The Third Way conception of the state and economic policy draws on the new "institutional economics," which emphasizes the problems of economic coordination in the free market and their resolution through the management activities of "experts" in the state. Theoretically, this approach argues that the state, which has the authority to create money, influence interest rates, encourage technical development and research through educational and regional policy, and so on, can influence economic activity without interfering directly in the market by creating a more predictable economic environment. The doctrine emphasizes complex coordination of just the type of decentralized and vertically disintegrated production processes that characterize the global economy, as well as a new and more sophisticated infrastructural environment, such as communications grids and information highways - "goods" which the more "pure" neo-liberal laissez-faire state is ill-equipped to provide.

Reagan and Thatcher represented the most dogmatic and pure form of neo-liberalism - a wholesale and unfettered opening to the global economy. This dominated political and economic transformations in the initial period of globalization. This was known as the "Washington consensus," was first launched as a globalist strategy at the Cancun Conference in 1982 and implemented around the world with a vengeance in the 1980s and 1990s. But the world recession of the 1990s exposed the fragility of the world monetary system and caused rising alarm and growing fissures in the inner circles of the global ruling class. How to stabilize the system and achieve some regulatory order and stabilize the system has bedeviled transnational elites and led to strategic differences. With mounting social fallout from pure neo-liberalism, especially in the wake of the Asian crash and looming economic disasters elsewhere, unity around the Washington consensus fell apart and the Third Way began to develop as an alternative policy approach for the transnational ruling class.

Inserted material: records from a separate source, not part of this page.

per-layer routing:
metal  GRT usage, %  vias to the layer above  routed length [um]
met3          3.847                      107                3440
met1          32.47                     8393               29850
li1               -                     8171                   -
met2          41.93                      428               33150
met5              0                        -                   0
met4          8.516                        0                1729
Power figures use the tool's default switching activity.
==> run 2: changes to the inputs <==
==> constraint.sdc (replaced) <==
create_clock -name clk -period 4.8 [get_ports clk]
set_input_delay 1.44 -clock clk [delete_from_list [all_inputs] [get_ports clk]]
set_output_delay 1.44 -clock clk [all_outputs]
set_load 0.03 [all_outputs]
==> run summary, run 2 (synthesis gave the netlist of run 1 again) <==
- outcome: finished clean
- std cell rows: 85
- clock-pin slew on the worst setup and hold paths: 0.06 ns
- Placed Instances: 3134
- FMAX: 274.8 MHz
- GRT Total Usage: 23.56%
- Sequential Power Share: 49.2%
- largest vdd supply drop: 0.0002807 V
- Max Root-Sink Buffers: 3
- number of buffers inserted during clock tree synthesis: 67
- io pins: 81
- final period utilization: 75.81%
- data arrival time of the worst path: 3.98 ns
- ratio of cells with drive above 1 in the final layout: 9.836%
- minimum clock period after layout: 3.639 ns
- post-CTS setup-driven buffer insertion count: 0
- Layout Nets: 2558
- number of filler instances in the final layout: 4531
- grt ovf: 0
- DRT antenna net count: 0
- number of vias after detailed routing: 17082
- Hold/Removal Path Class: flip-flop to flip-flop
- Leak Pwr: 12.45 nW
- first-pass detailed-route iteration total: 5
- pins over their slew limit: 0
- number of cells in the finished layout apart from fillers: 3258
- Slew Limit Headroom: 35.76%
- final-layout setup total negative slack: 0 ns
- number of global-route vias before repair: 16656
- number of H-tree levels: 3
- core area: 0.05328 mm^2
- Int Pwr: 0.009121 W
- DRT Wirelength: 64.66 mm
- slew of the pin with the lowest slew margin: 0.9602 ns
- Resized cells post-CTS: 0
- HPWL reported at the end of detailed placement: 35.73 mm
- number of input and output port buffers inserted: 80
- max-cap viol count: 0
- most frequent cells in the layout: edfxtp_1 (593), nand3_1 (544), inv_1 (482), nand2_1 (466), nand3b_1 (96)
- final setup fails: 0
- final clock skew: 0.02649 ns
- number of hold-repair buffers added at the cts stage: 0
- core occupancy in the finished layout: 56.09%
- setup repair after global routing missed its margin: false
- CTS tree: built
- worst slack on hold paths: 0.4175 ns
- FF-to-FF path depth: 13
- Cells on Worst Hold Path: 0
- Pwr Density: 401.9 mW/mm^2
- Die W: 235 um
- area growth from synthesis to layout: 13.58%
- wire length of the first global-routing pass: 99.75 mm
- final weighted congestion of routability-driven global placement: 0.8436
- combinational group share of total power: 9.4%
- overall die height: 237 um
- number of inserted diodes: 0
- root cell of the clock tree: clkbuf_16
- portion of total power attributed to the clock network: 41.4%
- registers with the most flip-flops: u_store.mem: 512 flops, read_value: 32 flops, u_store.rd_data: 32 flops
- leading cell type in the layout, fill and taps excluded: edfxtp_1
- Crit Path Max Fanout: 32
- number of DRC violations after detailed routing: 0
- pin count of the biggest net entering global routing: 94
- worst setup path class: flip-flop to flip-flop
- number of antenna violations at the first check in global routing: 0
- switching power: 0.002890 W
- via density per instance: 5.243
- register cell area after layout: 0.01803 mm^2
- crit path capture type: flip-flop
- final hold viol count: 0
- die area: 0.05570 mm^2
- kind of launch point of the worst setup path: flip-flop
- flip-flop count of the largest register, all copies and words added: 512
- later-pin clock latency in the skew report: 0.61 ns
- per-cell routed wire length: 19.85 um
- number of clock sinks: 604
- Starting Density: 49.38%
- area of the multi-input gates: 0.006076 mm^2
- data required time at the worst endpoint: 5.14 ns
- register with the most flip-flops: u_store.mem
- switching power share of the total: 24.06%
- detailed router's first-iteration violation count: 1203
### config.mk
export PLATFORM = sky130hd
export DESIGN_NAME = stx_etx_length_frame_parser
export DESIGN_NICKNAME = d
export VERILOG_FILES = /design/src/sefp_pkg.sv /design/src/sefp_cfg_regs.sv /design/src/sefp_in_stage.sv /design/src/sefp_core.sv /design/src/sefp_out_stage.sv /design/src/stx_etx_length_frame_parser.sv
export SDC_FILE = /design/constraint.sdc
export NUM_CORES = 1
export LEC_CHECK = 0
export ABC_AREA = 1
export BUFFER_PORTS_ARGS = -buffer_cell sky130_fd_sc_hd__buf_2
export CAP_MARGIN = 15
export CORE_MARGIN = 3
export CORE_UTILIZATION = 30
export DETAILED_ROUTE_END_ITERATION = 7
export PLACE_DENSITY = 0.54
export SLEW_MARGIN = 10
export SYNTH_ARGS = -nofsm -noshare
export SYNTH_HDL_FRONTEND = slang
export SYNTH_HIERARCHICAL = 1
export SYNTH_SLANG_ARGS = --single-unit
### constraint.sdc
create_clock -name clk -period 3.03 [get_ports clk]
set_clock_uncertainty 0.05 [all_clocks]
set_input_delay 0.1515 -clock clk [delete_from_list [all_inputs] [get_ports clk]]
set_output_delay 0.1515 -clock clk [all_outputs]
set_load 0.02 [all_outputs]
### src/sefp_pkg.sv
// Shared types, codes and the identifier table of the STX/ETX frame parser.
// No dependencies.
package sefp_pkg;

    localparam int ID_COUNT = 23;

    // Configuration register indexes.
    localparam logic [1:0] CFG_START_CODE  = 2'd0;
    localparam logic [1:0] CFG_END_CODE    = 2'd1;
    localparam logic [1:0] CFG_MAX_LENGTH  = 2'd2;
    localparam logic [1:0] CFG_DISC_TMO    = 2'd3;

    // Result event kinds.
    localparam logic [2:0] EV_NONE    = 3'd0;
    localparam logic [2:0] EV_PAYLOAD = 3'd1;
    localparam logic [2:0] EV_ACCEPT  = 3'd2;
    localparam logic [2:0] EV_REJECT  = 3'd3;
    localparam logic [2:0] EV_RESYNC  = 3'd4;

    // Reject reasons.
    localparam logic [2:0] ERR_NONE     = 3'd0;
    localparam logic [2:0] ERR_NO_START = 3'd1;
    localparam logic [2:0] ERR_BAD_LEN  = 3'd2;
    localparam logic [2:0] ERR_NO_END   = 3'd3;
    localparam logic [2:0] ERR_BAD_ID   = 3'd4;
    localparam logic [2:0] ERR_TOO_LONG = 3'd5;

    // Header byte positions.
    localparam logic [2:0] HDR_START   = 3'd0;
    localparam logic [2:0] HDR_LAST_DIGIT = 3'd3;
    localparam logic [2:0] HDR_ID0     = 3'd4;
    localparam logic [2:0] HDR_LAST    = 3'd5;

    localparam logic [15:0] ID_TABLE [ID_COUNT] = '{
        "PG", "PS", "VS", "VE", "SG", "DG",
        "CG", "CS", "CN", "CR", "TS", "TG",
        "M0", "M1", "M2", "M3", "M4", "M5",
        "M6", "M7", "M8", "M9", "MA"
    };

    typedef enum logic [1:0] {
        PH_HEADER,
        PH_PAYLOAD,
        PH_END,
        PH_DISCARD
    } phase_t;

    typedef struct packed {
        logic [7:0]  start_code;
        logic [7:0]  end_code;
        logic [9:0]  max_payload_length;
        logic [15:0] discard_timeout;
    } cfg_t;

    typedef struct packed {
        logic [7:0] rx_byte;
        logic       is_tick;
    } item_t;

    typedef struct packed {
        logic [2:0] event_kind;
        logic [7:0] payload_byte;
        logic       last_payload;
        logic [4:0] command_index;
        logic [2:0] error_code;
        logic       resync_by_timeout;
    } result_t;

    typedef struct packed {
        logic       found;
        logic [4:0] index;
    } id_hit_t;

    // Parallel compare of the two identifier bytes against the code table.
    function automatic id_hit_t id_lookup(input logic [7:0] c0, input logic [7:0] c1);
        id_hit_t hit;
        hit = '0;
        for (int i = 0; i < ID_COUNT; i++) begin
            if (!hit.found && ID_TABLE[i] == {c0, c1}) begin
                hit.found = 1'b1;
                hit.index = 5'(i);
            end
        end
        return hit;
    endfunction

endpackage

### src/sefp_cfg_regs.sv
// Configuration register bank of the frame parser.
// Depends on sefp_pkg.
module sefp_cfg_regs (
    input  logic              clk,
    input  logic              rst_n,
    input  logic              cfg_we,
    input  logic [1:0]        cfg_index,
    input  logic [15:0]       cfg_data,
    output sefp_pkg::cfg_t    cfg
);
    import sefp_pkg::*;

    cfg_t cfg_reg;

    always_ff @(posedge clk or negedge rst_n)
    begin
        if (!rst_n)
        begin
            cfg_reg.start_code         <= 8'd2;
            cfg_reg.end_code           <= 8'd3;
            cfg_reg.max_payload_length <= 10'd255;
            cfg_reg.discard_timeout    <= 16'd500;
        end
        else if (cfg_we)
        begin
            case (cfg_index)
                CFG_START_CODE: cfg_reg.start_code         <= cfg_data[7:0];
                CFG_END_CODE:   cfg_reg.end_code           <= cfg_data[7:0];
                CFG_MAX_LENGTH: cfg_reg.max_payload_length <= cfg_data[9:0];
                CFG_DISC_TMO:   cfg_reg.discard_timeout    <= cfg_data;
                default:        cfg_reg                    <= cfg_reg;
            endcase
        end
    end

    assign cfg = cfg_reg;

endmodule

### src/sefp_in_stage.sv
// Input register of the frame parser: holds one accepted item until it moves on.
// Depends on sefp_pkg.
module sefp_in_stage (
    input  logic            clk,
    input  logic            rst_n,
    input  logic            in_valid,
    output logic            in_stall,
    input  sefp_pkg::item_t in_item,
    input  logic            advance,
    output logic            item_valid,
    output sefp_pkg::item_t item
);
    import sefp_pkg::*;

    logic  valid_reg;
    logic  valid_next;
    item_t item_reg;
    logic  take;

    // Stall only while a held item cannot move on this cycle.
    assign in_stall   = valid_reg && !advance;
    assign take       = in_valid && !in_stall;
    assign valid_next = take ? 1'b1 : (advance ? 1'b0 : valid_reg);

    always_ff @(posedge clk or negedge rst_n)
    begin
        if (!rst_n)
        begin
            valid_reg <= 1'b0;
        end
        else
        begin
            valid_reg <= valid_next;
        end
    end

    always_ff @(posedge clk)
    begin
        if (take)
        begin
            item_reg <= in_item;
        end
    end

    assign item_valid = valid_reg;
    assign item       = item_reg;

endmodule
File: config.mk
export PLATFORM = sky130hd
export DESIGN_NAME = slip_receive_deframer_flat
export DESIGN_NICKNAME = d
export VERILOG_FILES = /design/src/hw/rtl/slip_rx_pkg.sv /design/src/hw/rtl/slip_rx_if.sv /design/src/hw/rtl/slip_rx_in_stage.sv /design/src/hw/rtl/slip_rx_decode.sv /design/src/hw/rtl/slip_rx_out_stage.sv /design/src/hw/rtl/slip_rx_top_head.sv /design/src/hw/rtl/slip_receive_deframer.sv /design/src/flat_wrapper.sv
export SDC_FILE = /design/constraint.sdc
export NUM_CORES = 1
export LEC_CHECK = 0
export ABC_AREA = 0
export BUFFER_PORTS_ARGS = -buffer_cell sky130_fd_sc_hd__buf_2
export CORE_MARGIN = 4
export CORE_UTILIZATION = 61
export DETAILED_ROUTE_END_ITERATION = 16
export PLACE_DENSITY = 0.85
export SLEW_MARGIN = 0
export SYNTH_ARGS = -nofsm -noshare
export SYNTH_HDL_FRONTEND = slang
export SYNTH_SLANG_ARGS = --single-unit
File: constraint.sdc
create_clock -name clk -period 7.5 [get_ports clk]
set_clock_uncertainty 0.2 [all_clocks]
set_input_delay 0.375 -clock clk [delete_from_list [all_inputs] [get_ports clk]]
set_output_delay 0.375 -clock clk [all_outputs]
set_load 0.01 [all_outputs]
File: src/hw/rtl/slip_rx_pkg.sv
// shared types and constants for the slip receive deframer
// no dependencies; used by every other file of the block
package slip_rx_pkg;

  // field and register widths
  localparam int BYTE_WIDTH = 8;
  localparam int CFG_WIDTH = 12;
  localparam int POS_WIDTH = 12;
  localparam int INDEX_WIDTH = 1;
  localparam int LENGTH_BITS_DEFAULT = 12;

  // slip special characters
  localparam logic [BYTE_WIDTH-1:0] FRAME_END_CODE = 8'hC0;
  localparam logic [BYTE_WIDTH-1:0] ESCAPE_CODE = 8'hDB;
  localparam logic [BYTE_WIDTH-1:0] ESCAPED_END_CODE = 8'hDC;
  localparam logic [BYTE_WIDTH-1:0] ESCAPED_ESCAPE_CODE = 8'hDD;

  // configuration register indexes and reset values
  localparam logic [INDEX_WIDTH-1:0] REG_PAYLOAD_CAPACITY = 1'b0;
  localparam logic [INDEX_WIDTH-1:0] REG_MAX_TRANSFER_UNIT = 1'b1;
  localparam logic [CFG_WIDTH-1:0] PAYLOAD_CAPACITY_RESET = 12'd1500;
  localparam logic [CFG_WIDTH-1:0] MAX_TRANSFER_UNIT_RESET = 12'd1500;

  // result status codes
  typedef enum logic [1:0] {
    STATUS_DATA = 2'd0,
    STATUS_GOOD = 2'd1,
    STATUS_EMPTY = 2'd2,
    STATUS_TOO_LONG = 2'd3
  } status_t;

  // one decoded result
  typedef struct packed {
    logic [BYTE_WIDTH-1:0] data_byte;
    logic [POS_WIDTH-1:0] byte_position;
    logic frame_end;
    status_t frame_status;
  } result_t;

endpackage

File: src/hw/rtl/slip_rx_if.sv
// valid/ready channel interfaces for raw bytes and decoded results
// depends on slip_rx_pkg for field widths
interface slip_rx_byte_if;
  logic valid;
  logic ready;
  logic [slip_rx_pkg::BYTE_WIDTH-1:0] raw_byte;

  modport source (output valid, output raw_byte, input ready);
  modport sink (input valid, input raw_byte, output ready);
endinterface

interface slip_rx_result_if;
  logic valid;
  logic ready;
  logic [slip_rx_pkg::BYTE_WIDTH-1:0] data_byte;
  logic [slip_rx_pkg::POS_WIDTH-1:0] byte_position;
  logic frame_end;
  logic [1:0] frame_status;

  modport source (output valid, output data_byte, output byte_position,
                  output frame_end, output frame_status, input ready);
  modport sink (input valid, input data_byte, input byte_position,
                input frame_end, input frame_status, output ready);
endinterface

The breakdown of the Washington consensus reflects a broad and ongoing debate engaged by different think tanks, political leaders and economists as the globalists search for a way out of growing world crisis. Indeed, shortly before the Seattle meeting Clinton told the annual gathering of New Democrats that the party is united on most "Third Way policies" - fiscal conservatism, being "tough" on crime, educational reform, and so on - but there is one big exception: "how we're going to respond to globalization." The battle in Seattle, both on the streets and in the corridors, was mostly in response to the social fall-out and failures of the neo-liberal Washington consensus, and began the struggle to forge a new consensus around the Third Way.

Changes at the IMF and World Bank

This debate has been reflected in the differences and sometimes-heated exchanges between policy leaders at the IMF and World Bank. This struggle came to a head in November and December '99 around two important resignations; Michel Camdessus leaving as Managing Director of the IMF, and Joseph Stiglitz resigning as chief economist at the World Bank. The major protagonists in this drama that unfolded within the apex of these powerful supranational institutions of global capitalism brought together several of the most influential figures in globalist financial policies. It is not possible here to elaborate on all the issues behind the IMF and World Bank shakeups, which go to the heart of an increasingly fractious transnational elite's efforts to reform the world financial system. But a cursory look at the events and policy shifts that eventually solidified in the annual IMF/World Bank meeting in Prague throws some light on the current politics of globalization from above.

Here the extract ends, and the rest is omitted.